U.S. forces are setting up an outpost some 20 miles south of the city, where they will establish an artillery battery that will fire powerful 155mm shells from M777 howitzers, in support of the coalition force’s offensive, according to Defense Department sources who spoke to the Washington Post.

The newly-deployed troops join the 500 U.S. military personnel already on the ground, where they are assisting Kurdish and Syrian coalition militia in the final leg of an offensive that has been months in the making.

The latest deployment signals an emboldened U.S. military operation that has its sights set on a speedy offensive in Raqqa. But it also comes at a time when tensions are rising among its allies.

Over the weekend, a separate force of elite U.S. Army Rangers was deployed to the city of Manbij to the north west of Raqqa, in heavily armored vehicles called Strykers. Their role is to act as a buffer between fighters from the Kurdish militias that comprise the Syrian Democratic Forces and Turkish-backed rebel groups. But that’s no simple task. Turkey has warned the U.S. against siding with the SDF, given it is comprised of Kurdish YPG fighters, which Ankara views as the Syrian extension of its rival Kurdish PKK militant group. Turkey has made it clear it prefers the U.S. used Syrian rebel forces it has trained.

Additional concern over the use of the SDF forces comes from the 200,000 residents inside Raqqa — mostly Sunni Arabs who fear that a victory for the Kurdish group could lead to forced displacement from their homes.
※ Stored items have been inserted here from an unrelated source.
[config.mk]
export PLATFORM = sky130hd
export DESIGN_NAME = mfd_top
export DESIGN_NICKNAME = d
export VERILOG_FILES = /design/src/logic/mfd_pkg.sv /design/src/logic/mfd_sync.sv /design/src/logic/mfd_top.sv /design/src/logic/mfd_tot.sv
export VERILOG_INCLUDE_DIRS = /design/src /design/src/logic
export SDC_FILE = /design/constraint.sdc
export NUM_CORES = 1
export LEC_CHECK = 0
export ABC_AREA = 1
export BUFFER_PORTS_ARGS = -buffer_cell sky130_fd_sc_hd__buf_4
export CAP_MARGIN = 25
export CORE_AREA = 2 2 138 140
export CTS_BUF_LIST = sky130_fd_sc_hd__clkbuf_8
export DETAILED_ROUTE_END_ITERATION = 10
export DIE_AREA = 0 0 140 142
export PLACE_DENSITY = 0.95
export REMOVE_ABC_BUFFERS = 1
export SETUP_SLACK_MARGIN = 0.1
export SLEW_MARGIN = 10
export SYNTH_ARGS = -nofsm -noshare
export SYNTH_HDL_FRONTEND = slang
export SYNTH_HIERARCHICAL = 1
export SYNTH_SLANG_ARGS = --single-unit
[constraint.sdc]
create_clock -name clk_in -period 3 [get_ports clk_in]
set_input_delay 0.15 -clock clk_in [delete_from_list [all_inputs] [get_ports clk_in]]
set_output_delay 0.15 -clock clk_in [all_outputs]
set_load 0.02 [all_outputs]
[src/logic/mfd_defs.svh]
// Offsets, field positions, reset values and timing figures of the multifunction block
`ifndef MFD_DEFS_SVH
`define MFD_DEFS_SVH

// ---------------------------------------------------------------
// Sizes and timing
// ---------------------------------------------------------------
`define MFD_PORT_W        8
`define MFD_CNT_W         26
`define MFD_DAC_W         16
`define MFD_CLK_KHZ       40000
`define MFD_PULSE_MAX_KHZ 100
`define MFD_MIN_OVERSAMPLE 4

// ---------------------------------------------------------------
// Register byte offsets
// ---------------------------------------------------------------
`define MFD_OFS_CTRL      6'h00
`define MFD_OFS_STATUS    6'h04
`define MFD_OFS_PORT_IN   6'h08
`define MFD_OFS_PORT_OUT  6'h0C
`define MFD_OFS_ALM_PAT   6'h10
`define MFD_OFS_ALM_MASK  6'h14
`define MFD_OFS_COUNT     6'h18
`define MFD_OFS_SCAN_IN   6'h1C
`define MFD_OFS_SCAN_CNT  6'h20
`define MFD_OFS_DAC0      6'h24
`define MFD_OFS_DAC1      6'h28

// ---------------------------------------------------------------
// Control and status fields
// ---------------------------------------------------------------
`define MFD_CTRL_FALL     0
`define MFD_CTRL_CLR      1
`define MFD_CTRL_OE_A     2
`define MFD_CTRL_OE_B     3
`define MFD_CTRL_ALM_MODE 4
`define MFD_CTRL_ALM_EN   5
`define MFD_ST_ALM        0
`define MFD_ST_SCAN_VLD   2

// ---------------------------------------------------------------
// Reset values
// ---------------------------------------------------------------
`define MFD_RST_CTRL      8'h00
`define MFD_RST_OUT       16'hFFFF
`define MFD_RST_MASK      16'hFFFF
`define MFD_RST_DAC       16'h0000

`endif

[src/logic/mfd_pkg.sv]
// Types shared by the multifunction block
package mfd_pkg;
	typedef enum logic {BUS_IDLE, BUS_ACK} mfd_bus_st_t;
	typedef enum logic {ALM_MATCH, ALM_CHANGE} mfd_alm_mode_t;
endpackage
Despite the many complications, the U.S. remains focused on Raqqa. U.S.-backed coalition forces are seeking to cut off exit routes for the estimated 5,000 militants inside Raqqa ahead of a planned surge in the coming weeks. Coalition spokesman Col. John Dorrian said that the heavy artillery will help “expedite the defeat of ISIS in Raqqa.” Forces are currently working positions east of Raqqa, in an effort to shut down so-called “back door escapes” and isolate the city.

ISIS is getting hit from all sides, with Russian-backed Syrian military forces also bearing down on the caliphate’s capital city. Though sidelined by U.S. forces of late, the Turkish-backed Free Syrian Army hovers nearby in its fight against the terror group in the north of the country.
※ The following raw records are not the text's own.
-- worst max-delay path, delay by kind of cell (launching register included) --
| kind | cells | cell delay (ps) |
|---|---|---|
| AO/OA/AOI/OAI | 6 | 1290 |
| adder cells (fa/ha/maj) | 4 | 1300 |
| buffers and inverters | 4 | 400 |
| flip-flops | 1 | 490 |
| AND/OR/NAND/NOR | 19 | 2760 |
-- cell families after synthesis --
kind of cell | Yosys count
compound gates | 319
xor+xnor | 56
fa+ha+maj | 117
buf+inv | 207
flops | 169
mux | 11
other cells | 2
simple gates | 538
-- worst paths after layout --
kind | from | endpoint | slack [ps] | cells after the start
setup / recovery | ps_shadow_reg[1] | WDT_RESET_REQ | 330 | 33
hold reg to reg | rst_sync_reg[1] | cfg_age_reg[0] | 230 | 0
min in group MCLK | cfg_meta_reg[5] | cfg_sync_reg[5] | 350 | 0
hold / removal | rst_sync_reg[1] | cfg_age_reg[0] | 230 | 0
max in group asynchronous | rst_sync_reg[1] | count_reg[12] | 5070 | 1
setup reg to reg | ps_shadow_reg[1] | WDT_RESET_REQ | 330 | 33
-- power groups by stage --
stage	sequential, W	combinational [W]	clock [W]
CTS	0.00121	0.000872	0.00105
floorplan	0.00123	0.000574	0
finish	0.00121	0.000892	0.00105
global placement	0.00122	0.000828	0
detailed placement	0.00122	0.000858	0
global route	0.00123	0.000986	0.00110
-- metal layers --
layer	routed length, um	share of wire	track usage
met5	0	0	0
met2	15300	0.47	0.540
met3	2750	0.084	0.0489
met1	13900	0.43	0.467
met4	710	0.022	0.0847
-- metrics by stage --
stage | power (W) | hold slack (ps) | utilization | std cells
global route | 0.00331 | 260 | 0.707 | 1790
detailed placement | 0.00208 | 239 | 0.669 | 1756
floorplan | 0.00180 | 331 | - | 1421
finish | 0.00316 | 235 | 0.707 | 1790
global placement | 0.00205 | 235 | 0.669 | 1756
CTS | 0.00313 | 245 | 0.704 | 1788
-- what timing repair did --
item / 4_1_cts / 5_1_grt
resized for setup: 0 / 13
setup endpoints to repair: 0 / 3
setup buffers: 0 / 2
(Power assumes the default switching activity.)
The intensified assault on Raqqa comes at a time where U.S.-backed coalition forces in Iraq have made major gains in their offensive on Mosul. Both cities have played outsize tactical and symbolic roles in the terror organizations growth and expansion, and both would be enormous losses. Raqqa specifically has long been seen as the organization’s central hub for international planning and propaganda.

“Raqqa is recognized as the financial, leadership and external ops center of the Islamic State, so that’s what makes it important,” Gen. Joseph Votel told CNN in November.

The temporary increase in troops and artillery to Syria comes at a time when the Trump administration is considering the deployment of 1,000 soldiers to the region, who would serve as reserve forces, according to Reuters.